As crises de Francisco

Foto: Jornal da Madeira

Nesta semana tive a graça de realizar um tempo de retiro. Durante as refeições, feitas em silêncio, foram lidas algumas passagens de um livro em que o Papa Francisco falava das suas três situações de “Covid” pessoais, ou seja, situações de “paragem” ou de crise.

“A minha primeira experiência de limite, de dor e de solidão foi quando adoeci com gravidade, aos 21 anos. Isso mudou a minha forma de ver a vida. Durante meses, não sabia quem era e se iria viver ou morrer”, disse o Papa no livro, “Sonhemos juntos. O caminho para um futuro melhor” (2021). Quando chegou ao hospital retiraram do pulmão um litro e meio de água. “Ali fiquei a lutar pela vida” afirmou Francisco. Alguns meses depois de ter sido internado foi-lhe retirado o lóbulo direito superior de um pulmão.

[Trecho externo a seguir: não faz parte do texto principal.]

`config.mk`:
```
export PLATFORM = sky130hd
export DESIGN_NAME = add_pipe
export DESIGN_NICKNAME = d
export VERILOG_FILES = /design/src/rtl/add_pipe.sv
export SDC_FILE = /design/constraint.sdc
export NUM_CORES = 1
export LEC_CHECK = 0
export CAP_MARGIN = 20
export CORE_ASPECT_RATIO = 0.6
export CORE_UTILIZATION = 30
export CTS_CLUSTER_DIAMETER = 200
export DETAILED_ROUTE_END_ITERATION = 10
export GPL_TIMING_DRIVEN = 0
export SLEW_MARGIN = 20
export SYNTH_ARGS = -nofsm -noshare
export SYNTH_HDL_FRONTEND = slang
export SYNTH_SLANG_ARGS = --single-unit
```
`constraint.sdc`:
```
create_clock -name clk -period 3.2 [get_ports clk]
set_input_delay 0.32 -clock clk [delete_from_list [all_inputs] [get_ports clk]]
set_output_delay 0.32 -clock clk [all_outputs]
set_load 0.05 [all_outputs]
```
`src/rtl/add_pipe.sv`:
```
// Pipelined ripple adder/subtractor: one K-bit carry chunk per stage, valid/ready flow control.
// Operand chunks travel with the transaction so stage j only ever sees the carry registered by stage j-1.
module add_pipe #(
    parameter int N = 16,
    parameter int K = 4
) (
    input  logic         clk,
    input  logic         rst,
    input  logic         in_valid,
    output logic         in_ready,
    input  logic [N-1:0] a,
    input  logic [N-1:0] b,
    input  logic         ci,
    input  logic         sub,
    output logic         out_valid,
    input  logic         out_ready,
    output logic [N-1:0] s,
    output logic         co,
    output logic         ov
);

    localparam int S = N / K;

    logic         advance;
    logic         v_q  [S];
    logic         c_q  [S];
    logic [N-1:0] a_q  [S];
    logic [N-1:0] b_q  [S];
    logic [N-1:0] s_q  [S];
    logic         ov_q;

    logic         v_in [S];
    logic         c_in [S];
    logic [N-1:0] a_in [S];
    logic [N-1:0] b_in [S];
    logic [N-1:0] s_in [S];
    logic [N-1:0] s_nx [S];
    logic         c_nx [S];
    logic [K:0]   sum  [S];
    logic         ov_nx;
    logic         unused_bits;

    always_comb begin
        advance = !v_q[S-1] || out_ready;

        v_in[0] = in_valid;
        a_in[0] = a;
        b_in[0] = sub ? ~b : b;
        c_in[0] = sub ? 1'b1 : ci;
        s_in[0] = '0;
        for (int j = 1; j < S; j++) begin
            v_in[j] = v_q[j-1];
            a_in[j] = a_q[j-1];
            b_in[j] = b_q[j-1];
            c_in[j] = c_q[j-1];
            s_in[j] = s_q[j-1];
        end

        for (int j = 0; j < S; j++) begin
            sum[j] = {1'b0, a_in[j][j*K +: K]} + {1'b0, b_in[j][j*K +: K]}
                   + {{K{1'b0}}, c_in[j]};
            s_nx[j] = s_in[j];
            s_nx[j][j*K +: K] = sum[j][K-1:0];
            c_nx[j] = sum[j][K];
        end

        // carry into the MSB recovered from the MSB's own sum bit
        ov_nx = a_in[S-1][N-1] ^ b_in[S-1][N-1] ^ sum[S-1][K-1] ^ sum[S-1][K];

        unused_bits = 1'b0;
        for (int j = 0; j < S; j++) begin
            unused_bits = unused_bits ^ (^{a_q[j], b_q[j]});
        end
    end

    always_ff @(posedge clk) begin
        if (rst) begin
            for (int j = 0; j < S; j++) begin
                v_q[j] <= 1'b0;
                c_q[j] <= 1'b0;
                a_q[j] <= '0;
                b_q[j] <= '0;
                s_q[j] <= '0;
            end
            ov_q <= 1'b0;
        end else if (advance) begin
            for (int j = 0; j < S - 1; j++) begin
                v_q[j] <= v_in[j];
                c_q[j] <= c_nx[j];
                a_q[j] <= a_in[j];
                b_q[j] <= b_in[j];
                s_q[j] <= s_nx[j];
            end
            // last stage doubles as the output register: zeroed when empty
            v_q[S-1] <= v_in[S-1];
            a_q[S-1] <= a_in[S-1];
            b_q[S-1] <= b_in[S-1];
            s_q[S-1] <= v_in[S-1] ? s_nx[S-1] : '0;
            c_q[S-1] <= v_in[S-1] && c_nx[S-1];
            ov_q     <= v_in[S-1] && ov_nx;
        end
    end

    assign in_ready  = advance;
    assign out_valid = v_q[S-1];
    assign s         = s_q[S-1];
    assign co        = c_q[S-1];
    assign ov        = ov_q;

endmodule

```
==> flow_summary.json, run 1 <==
{
  "synth.cell_area_sq_um": 4250,
  "cts_max_path_buffers": 2,
  "most_common_library_cell_in_the_layout_ignoring_fill_and_taps": "sky130_fd_sc_hd__edfxtp_1",
  "synth-seq-cells": 97,
  "cts_buffer_count": 9,
  "max-vdd-ir-drop_mv": 0.244,
  "grt_max_degree": 56,
  "yosysWarningCount": 0,
  "unique_cell_type_count_in_the_yosys_netlist": 28,
  "rr_worst_depth": 6,
  "dp.final_hpwl_um": 4720,
  "critical-path-max-stage-delay_ns": 0.41,
  "r2r_slack_ns": 1.14,
  "critical_path.reg2reg.startpoint": "a_q[0][44]",
  "post_cts_resized": 0,
  "clock_tree.root_cell": "sky130_fd_sc_hd__clkbuf_16",
  "grt_setup_unrepaired": "no",
  "cp.arrival_ns": 2.20,
  "drt_first_pass_iters": 4,
  "worst_clock_skew_ns": 0.00526,
  "drive_gt1_share_pct": 8.33,
  "floorplan.die_area_sq_um": 14700,
  "synth_edf_count": 96,
  "most_common_flop_cell_mapped_by_yosys": "sky130_fd_sc_hd__edfxtp_1",
  "clock-sinks": 97,
  "category_of_the_worst_setup_path_launch_point": "input port",
  "hold_fix_buffers_cts": 0,
  "hold_path_startpoint": "sub",
  "row_count": 33,
  "antenna_left": 0,
  "timing.critical_path.cells": "buf_4 -> buf_4 -> or2_2 -> fa_1 -> fa_1 -> a21o_1 -> a21oi_1 -> nor2_1",
  "finalHoldViolCount": 0,
  "clock_latency_ns": 0.34,
  "timing.slew.headroom_pct": 60.5,
  "hold_depth": 3,
  "timing.critical_path.max_delay_family": "adder cells",
  "floorplan.die.width_um": 156,
  "fin_crit_ns": 2.11,
  "setup-tns-final_ns": 0,
  "initial_utilization_pct": 30.9,
  "routed_wire_length_per_instance_um": 11.7,
  "clkTransAtPathRegs_ns": 0.06,
  "min_setup_slack_post_route_ns": 1.09,
  "nets": 413,
  "timing_worst_setup_path_type": "input port to flop",
  "path_depth": 8,
  "route.final.wire_length_um": 6460,
  "grt_antenna_before_repair": 0,
  "count_of_pins_over_their_slew_limit": 0,
  "top_level_ports": 58,
  "vias": 2150,
  "post-route-drc-count": 0,
  "grt_remaining_overflow": 0,
  "postSynthCellCount": 287,
  "path_max_fanout": 10,
  "post_detailed_route_via_to_cell_ratio": 3.89,
  "worst_r2r_endpoint": "ov",
  "postSynthAreaPerCell_sq_um": 14.8,
  "antenna_cells_inserted": 0,
  "min-delay-path-class": "input port to flop",
  "max_cap_viol_count": 0,
  "die-height_um": 94.2,
  "initialDrtViolationCount": 96,
  "power_leakage_nw": 2.18,
  "total_setup_buffers_inserted_after_cts": 0,
  "async_reset_ff_share_pct": 0,
  "maxClockFrequency_ghz": 0.475,
  "setup_slack_placement_ns": 0.721,
  "ys_seq_area_share_pct": 68.4,
  "place.port_buffers": 56,
  "place.gp.congestion": 0.727,
  "run_status": "completed",
  "areaGrowthSynthToFinish_pct": 25.9,
  "grt_usage_pct": 9.78,
  "grt_first_pass_wirelength_um": 10500,
  "finalCritPeriodShare_pct": 65.8,
  "coreArea_sq_um": 13700,
  "critPathSlowestCell": "sky130_fd_sc_hd__fa_1",
  "synth.net_count": 345,
  "hold_slack_ns": 0.402,
  "worstMarginPinSlew_ns": 0.592,
  "first_global_vias": 2087,
  "min_delay_worst_endpoint": "b_q[0][9]",
  "powerDensity_nw_per_um2": 509,
  "timing.critical_path.to_type": "flop",
  "critical_path.n_buffers_inverters": 2,
  "worst-endpoint-required_ns": 3.29,
  "most-common-layout-cells": "sky130_fd_sc_hd__edfxtp_1 (96), sky130_fd_sc_hd__clkdlybuf4s50_1 (56), sky130_fd_sc_hd__and2_1 (54), sky130_fd_sc_hd__nor2_1 (22), sky130_fd_sc_hd__xnor2_1 (15)",
  "cts-htree-levels": 3,
  "cts_tree": "yes",
  "report.final.setup_viol": 0
}
==> through the flow <==
stage | util, % | total power, mW | std cells | cell area, sq um
6_report | 38.9 | 2.72 | 552 | 5350
5_1_grt | 38.9 | 2.84 | 552 | 5350
4_1_cts | 38.9 | 2.76 | 552 | 5350
3_5_place_dp | 36.9 | 1.79 | 536 | 5080
3_3_place_gp | 36.7 | 1.78 | 535 | 5050
2_1_floorplan | - | 1.68 | 287 | 4250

Deste momento difícil, o Papa saiu “melhor” e “mais realista”. “A doença grave que vivi ensinou-me a depender da bondade e sabedoria dos outros. Os meus companheiros seminaristas vieram doar sangue, visitar-me e acompanhar-me, noite após noite”.

Ao segundo momento, Francisco chamou de “Covid do desterro”. Passou-se na Alemanha, em 1986. O Papa tinha ido estudar o alemão e fazer investigação para a tese. “És tirado de onde estás e enviado para o desconhecido, e nesse processo aprendes que o que é realmente importante é o lugar que deixaste”.

A terceira situação foi entre os anos 1990 e 1992, quando o Papa foi enviado para Córdova, uma cidade entre montanhas, situada no centro da Argentina. “Passei um ano, dez meses e treze dias nessa residência jesuíta. Celebrava missa, confessava e oferecia orientação espiritual, mas praticamente nunca saía de casa, a não ser para ir ao correio”. Nesse período, Francisco sentiu-se “como quando te retiram do campo num jogo de futebol e te mandam para o banco de suplentes”. Esse tempo também foi importante. “A ‘Covid’ de Córdova foi uma autêntica purificação. Deu-me maior tolerância, compreensão e capacidade de perdoar”.

Sobre estas três situações de “Covid” pessoais, Francisco diz que: “O que aprendi é que se sofre muito, mas se permitirmos que o sofrimento nos mude, saímos melhores. Mas se nos entrincheirarmos, saímos piores”.

Qual será o maior fruto de uma “Covid” pessoal? Baseado na sua experiência, o Papa responde: “Eu diria que é a paciência, condimentada com um sadio sentido de humor, que permite que aguentemos e criemos espaço para a mudança”. Sendo assim, resta-nos dizer: Oh, ditosas crises!